┌─ Information given
Source: an optimization exercise on an open RTL-to-GDS flow (aim: small area and few clock cycles). Production flows keep margins and buffers that such runs may drop.
In this exercise RTL edits were held to simulation tests only and were not proved equivalent to the original.
In runs 1 to 3, 5 and 6 the design's own scripts or RTL, not TritonCTS, make the clock network.
No driver is modelled on the clock port, so clock power and skew are understated where the tree is cut down; a real chip needs a root buffer or a tree.
Power is estimated from default activity; no workload was simulated.

<file path="flow/design.v">
`default_nettype none
package dsv_pkg;
    localparam logic [7:0] CHAR_SLASH = 8'h2F;
    localparam logic [13:0] YEAR_MIN_RESET = 14'd2000;
    localparam logic [13:0] YEAR_MAX_RESET = 14'd2999;
    localparam logic CFG_YEAR_MIN = 1'b0;
    localparam logic CFG_YEAR_MAX = 1'b1;
    localparam logic [3:0] ERR_OK       = 4'd0;
    localparam logic [3:0] ERR_MISSING  = 4'd1;
    localparam logic [3:0] ERR_EXTRA    = 4'd2;
    localparam logic [3:0] ERR_EMPTY    = 4'd3;
    localparam logic [3:0] ERR_NONDIGIT = 4'd4;
    localparam logic [3:0] ERR_OVERFLOW = 4'd5;
    localparam logic [3:0] ERR_MONTH    = 4'd6;
    localparam logic [3:0] ERR_YEAR     = 4'd7;
    localparam logic [3:0] ERR_DAY      = 4'd8;
    localparam logic [3:0] MONTH_BIG = 4'hF;
    localparam logic [3:0] NDIG_OVF  = 4'd14;
    localparam logic [3:0] NDIG_LOCK = 4'd15;
    localparam logic [1:0] CMP_EQ    = 2'd0;
    localparam logic [1:0] CMP_LT    = 2'd1;
    localparam logic [1:0] CMP_GT    = 2'd2;
    localparam logic [1:0] CMP_EMPTY = 2'd3;
    typedef struct packed {
        logic [1:0]  slash_count;
        logic [3:0]  ndig;
        logic [1:0]  cmp;
        logic        nondigit;
        logic [4:0]  day;
        logic [3:0]  month;
        logic        year_big;
        logic [13:0] year;
        logic        zero1;
        logic        zero2;
    } t_parts;
    function automatic logic [15:0] add16(input logic [15:0] a, input logic [15:0] b);
        logic [15:0] s;
        logic        c;
        c = 1'b0;
        for (int i = 0; i < 16; i++) begin
            s[i] = a[i] ^ b[i] ^ c;
            c    = (a[i] & b[i]) | (c & (a[i] ^ b[i]));
        end
        add16 = s;
    endfunction
    function automatic logic lt16(input logic [15:0] a, input logic [15:0] b);
        logic lt;
        lt = 1'b0;
        for (int i = 0; i < 16; i++) begin
            lt = (~a[i] & b[i]) | (~a[i] & lt) | (b[i] & lt);
        end
        lt16 = lt;
    endfunction
endpackage
`default_nettype wire
`default_nettype none
module dsv_accum (
    input  wire logic     i_clk,
    input  wire logic     i_rst_n,
    input  wire logic     i_take,
    input  wire logic [8:0] i_beat,
    output dsv_pkg::t_parts o_state
);
    dsv_pkg::t_parts r_state;
    dsv_pkg::t_parts n_state;
    logic        r_fresh;
    logic [1:0]  slash_count;
    logic [3:0]  ndig;
    logic [1:0]  cmp;
    logic        nondigit;
    logic [4:0]  day;
    logic [7:0]  ch;
    logic [3:0]  d;
    logic        is_slash;
    logic        is_digit;
    logic        sticky;
    logic        sig;
    logic [3:0]  lim;
    logic [1:0]  ncmp;
    logic [4:0]  day_sum;
    logic        day_carry;
    logic [13:0] year_sum;
    logic        year_carry;
    logic        c;
    assign ch       = i_beat[8:1];
    assign d        = ch[3:0];
    assign is_slash = ch == dsv_pkg::CHAR_SLASH;
    assign is_digit = ch[7:4] == 4'h3 && !(d[3] && (d[2] || d[1]));
    assign slash_count = r_fresh ? 2'd0 : r_state.slash_count;
    assign ndig        = r_fresh ? 4'd0 : r_state.ndig;
    assign cmp         = r_fresh ? dsv_pkg::CMP_EMPTY : r_state.cmp;
    assign nondigit    = !r_fresh && r_state.nondigit;
    assign day         = r_fresh ? 5'd0 : r_state.day;
    assign sticky = ndig[3] && ndig[2] && ndig[1];
    always_comb begin
        case (ndig)
            4'd0: lim = 4'd2;
            4'd1: lim = 4'd1;
            4'd2: lim = 4'd4;
            4'd3: lim = 4'd7;
            4'd4: lim = 4'd4;
            4'd5: lim = 4'd8;
            4'd6: lim = 4'd3;
            4'd7: lim = 4'd6;
            4'd8: lim = 4'd4;
            default: lim = 4'd7;
        endcase
    end
    always_comb begin
        year_sum[0] = d[0];
        year_sum[1] = r_state.year[0] ^ d[1];
        c           = r_state.year[0] & d[1];
        year_sum[2] = r_state.year[1] ^ d[2] ^ c;
        c           = (r_state.year[1] & d[2]) | (c & (r_state.year[1] ^ d[2]));
        year_sum[3] = r_state.year[2] ^ r_state.year[0] ^ (d[3] | c);
        c           = (r_state.year[2] & r_state.year[0])
                    | ((d[3] | c) & (r_state.year[2] ^ r_state.year[0]));
        for (int i = 4; i < 14; i++) begin
            year_sum[i] = r_state.year[i-1] ^ r_state.year[i-3] ^ c;
            c           = (r_state.year[i-1] & r_state.year[i-3])
                        | (c & (r_state.year[i-1] ^ r_state.year[i-3]));
        end
        year_carry = c | r_state.year[13] | r_state.year[12] | r_state.year[11];
        day_sum[0] = d[0];
        day_sum[1] = day[0] ^ d[1];
        c          = day[0] & d[1];
        day_sum[2] = day[1] ^ d[2] ^ c;
        c          = (day[1] & d[2]) | (c & (day[1] ^ d[2]));
        day_sum[3] = day[2] ^ day[0] ^ (d[3] | c);
        c          = (day[2] & day[0]) | ((d[3] | c) & (day[2] ^ day[0]));
        day_sum[4] = day[3] ^ day[1] ^ c;
        c          = (day[3] & day[1]) | (c & (day[3] ^ day[1]));
        day_carry  = c | day[4] | day[3] | day[2];
    end
    always_comb begin
        n_state = r_state;
        n_state.slash_count = slash_count;
        n_state.ndig        = ndig;
        n_state.cmp         = cmp;
        n_state.nondigit    = nondigit;
        n_state.day         = day;
        sig = ndig != 4'd0 || d != 4'd0;
        if (cmp != dsv_pkg::CMP_EQ && cmp != dsv_pkg::CMP_EMPTY) begin
            ncmp = cmp;
        end else if (dsv_pkg::lt16({12'b0, d}, {12'b0, lim})) begin
            ncmp = dsv_pkg::CMP_LT;
        end else if (d != lim) begin
            ncmp = dsv_pkg::CMP_GT;
        end else begin
            ncmp = dsv_pkg::CMP_EQ;
        end
        if (is_slash) begin
            n_state.slash_count = {slash_count[1] | slash_count[0], slash_count[1] | ~slash_count[0]};
            n_state.cmp = dsv_pkg::CMP_EMPTY;
            if (ndig == dsv_pkg::NDIG_LOCK || cmp == dsv_pkg::CMP_EMPTY || nondigit) begin
                n_state.ndig = dsv_pkg::NDIG_LOCK;
            end else if (ndig != dsv_pkg::NDIG_OVF) begin
                n_state.ndig = 4'd0;
            end
            if (slash_count == 2'd0) begin
                n_state.month = 4'd0;
            end
            n_state.year_big = 1'b0;
            n_state.year     = 14'd0;
            n_state.zero1    = 1'b1;
            n_state.zero2    = 1'b1;
        end else begin
            if (ndig != dsv_pkg::NDIG_LOCK && !is_digit) begin
                n_state.nondigit = 1'b1;
            end
            if (cmp == dsv_pkg::CMP_EMPTY) begin
                n_state.cmp = dsv_pkg::CMP_EQ;
            end
            if (sig && !sticky) begin
                n_state.cmp = ncmp;
                if (ndig == 4'd10 || (ndig == 4'd9 && ncmp == dsv_pkg::CMP_GT)) begin
                    n_state.ndig = dsv_pkg::NDIG_OVF;
                end else begin
                    n_state.ndig = 4'(dsv_pkg::add16({12'b0, ndig}, 16'd1));
                end
            end
            if (slash_count == 2'd0) begin
                if (day_carry || (ndig != 4'd0 && day == 5'd0)) begin
                    n_state.day = 5'd0;
                end else begin
                    n_state.day = day_sum;
                end
            end
            if (slash_count == 2'd1) begin
                if (r_state.month == 4'd0) begin
                    n_state.month = d;
                end else if (r_state.month == 4'd1 && !d[3] && !d[2] && !(d[1] && d[0])) begin
                    n_state.month = {1'b1, d[1], !d[1], d[0]};
                end else begin
                    n_state.month = dsv_pkg::MONTH_BIG;
                end
            end
            n_state.year = year_sum;
            if (year_carry) begin
                n_state.year_big = 1'b1;
            end
            n_state.zero2 = r_state.zero1;
            n_state.zero1 = d == 4'd0;
        end
    end
    always_ff @(posedge i_clk) begin
        if (!i_rst_n) begin
            r_fresh <= 1'b1;
        end else if (i_take) begin
            r_fresh <= i_beat[0];
        end
    end
    always_ff @(posedge i_clk) begin
        if (i_take) begin
            r_state <= n_state;
        end
    end
    assign o_state = r_state;
endmodule
`default_nettype wire
`default_nettype none
module dsv_judge (
    input  wire logic [13:0] i_year_min_n,
    input  wire logic [13:0] i_year_max_n,
    input  wire dsv_pkg::t_parts i_snap,
    output logic [26:0]      o_data
);
    logic       leap;
    logic       feb;
    logic       m30;
    logic       day_bad;
    logic [3:0] code;
    logic       c_max;
    logic       c_min;
    logic       above_max;
    logic       below_min;
    always_comb begin
        c_max = 1'b0;
        c_min = 1'b1;
        for (int i = 0; i < 14; i++) begin
            c_max = (i_snap.year[i] & i_year_max_n[i]) | (c_max & (i_snap.year[i] | i_year_max_n[i]));
            c_min = (i_snap.year[i] & i_year_min_n[i]) | (c_min & (i_snap.year[i] | i_year_min_n[i]));
        end
        above_max = c_max;
        below_min = !c_min;
    end
    always_comb begin
        leap = i_snap.year[1:0] == 2'b00
            && (!(i_snap.zero1 && i_snap.zero2) || i_snap.year[3:2] == 2'b00);
        feb  = i_snap.month == 4'd2;
        m30  = i_snap.month == 4'd4 || i_snap.month == 4'd6
            || i_snap.month == 4'd9 || i_snap.month == 4'd11;
        day_bad = i_snap.day == 5'd0
               || (i_snap.day == 5'd29 && feb && !leap)
               || (i_snap.day == 5'd30 && feb)
               || (i_snap.day == 5'd31 && (feb || m30));
        if (i_snap.slash_count < 2'd2) begin
            code = dsv_pkg::ERR_MISSING;
        end else if (i_snap.slash_count == 2'd3) begin
            code = dsv_pkg::ERR_EXTRA;
        end else if (i_snap.ndig == dsv_pkg::NDIG_LOCK) begin
            code = i_snap.nondigit ? dsv_pkg::ERR_NONDIGIT : dsv_pkg::ERR_EMPTY;
        end else if (i_snap.cmp == dsv_pkg::CMP_EMPTY) begin
            code = dsv_pkg::ERR_EMPTY;
        end else if (i_snap.nondigit) begin
            code = dsv_pkg::ERR_NONDIGIT;
        end else if (i_snap.ndig == dsv_pkg::NDIG_OVF) begin
            code = dsv_pkg::ERR_OVERFLOW;
        end else if (i_snap.month == 4'd0 || (i_snap.month[3] && i_snap.month[2] && (i_snap.month[1] || i_snap.month[0]))) begin
            code = dsv_pkg::ERR_MONTH;
        end else if (i_snap.year_big || below_min || above_max) begin
            code = dsv_pkg::ERR_YEAR;
        end else if (day_bad) begin
            code = dsv_pkg::ERR_DAY;
        end else begin
            code = dsv_pkg::ERR_OK;
        end
        o_data = '0;
        o_data[26:23] = code;
        if (code == dsv_pkg::ERR_OK) begin
            o_data[22:18] = i_snap.day;
            o_data[17:14] = i_snap.month;
            o_data[13:0]  = i_snap.year;
        end
    end
endmodule
`default_nettype wire
`default_nettype none
module date_string_validator (
    input  wire logic        i_clk,
    input  wire logic        i_rst_n,
    input  wire logic        i_valid,
    output logic             o_stall,
    input  wire logic [8:0]  i_data,
    output logic             o_valid,
    input  wire logic        i_stall,
    output logic [26:0] o_data,
    input  wire logic        i_cfg_we,
    input  wire logic        i_cfg_index,
    input  wire logic [13:0] i_cfg_data
);
    logic        r_valid;
    logic        take;
    logic [13:0] r_year_min_n;
    logic [13:0] r_year_max_n;
    dsv_pkg::t_parts state;
    assign o_stall = r_valid && i_stall;
    assign take    = i_valid && !o_stall;
    assign o_valid = r_valid;
    always_ff @(posedge i_clk) begin
        if (!i_rst_n) begin
            r_valid <= 1'b0;
        end else if (!o_stall) begin
            r_valid <= take && i_data[0];
        end
    end
    always_ff @(posedge i_clk) begin
        if (!i_rst_n) begin
            r_year_min_n <= ~dsv_pkg::YEAR_MIN_RESET;
            r_year_max_n <= ~dsv_pkg::YEAR_MAX_RESET;
        end else if (i_cfg_we) begin
            if (i_cfg_index == dsv_pkg::CFG_YEAR_MIN) begin
                r_year_min_n <= ~i_cfg_data;
            end
            if (i_cfg_index == dsv_pkg::CFG_YEAR_MAX) begin
                r_year_max_n <= ~i_cfg_data;
            end
        end
    end
    dsv_accum u_accum (
        .i_clk   (i_clk),
        .i_rst_n (i_rst_n),
        .i_take  (take && i_rst_n),
        .i_beat  (i_data),
        .o_state (state)
    );
    dsv_judge u_judge (
        .i_year_min_n (r_year_min_n),
        .i_year_max_n (r_year_max_n),
        .i_snap     (state),
        .o_data     (o_data)
    );
endmodule
`default_nettype wire
</file>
└─
» What the task requires: Your task is to quote, without any alteration, the lines running from the top of the records to the line that holds "localparam logic [7:0]", both included.

» Reply:
Source: an optimization exercise on an open RTL-to-GDS flow (aim: small area and few clock cycles). Production flows keep margins and buffers that such runs may drop.
In this exercise RTL edits were held to simulation tests only and were not proved equivalent to the original.
In runs 1 to 3, 5 and 6 the design's own scripts or RTL, not TritonCTS, make the clock network.
No driver is modelled on the clock port, so clock power and skew are understated where the tree is cut down; a real chip needs a root buffer or a tree.
Power is estimated from default activity; no workload was simulated.

<file path="flow/design.v">
`default_nettype none
package dsv_pkg;
    localparam logic [7:0] CHAR_SLASH = 8'h2F;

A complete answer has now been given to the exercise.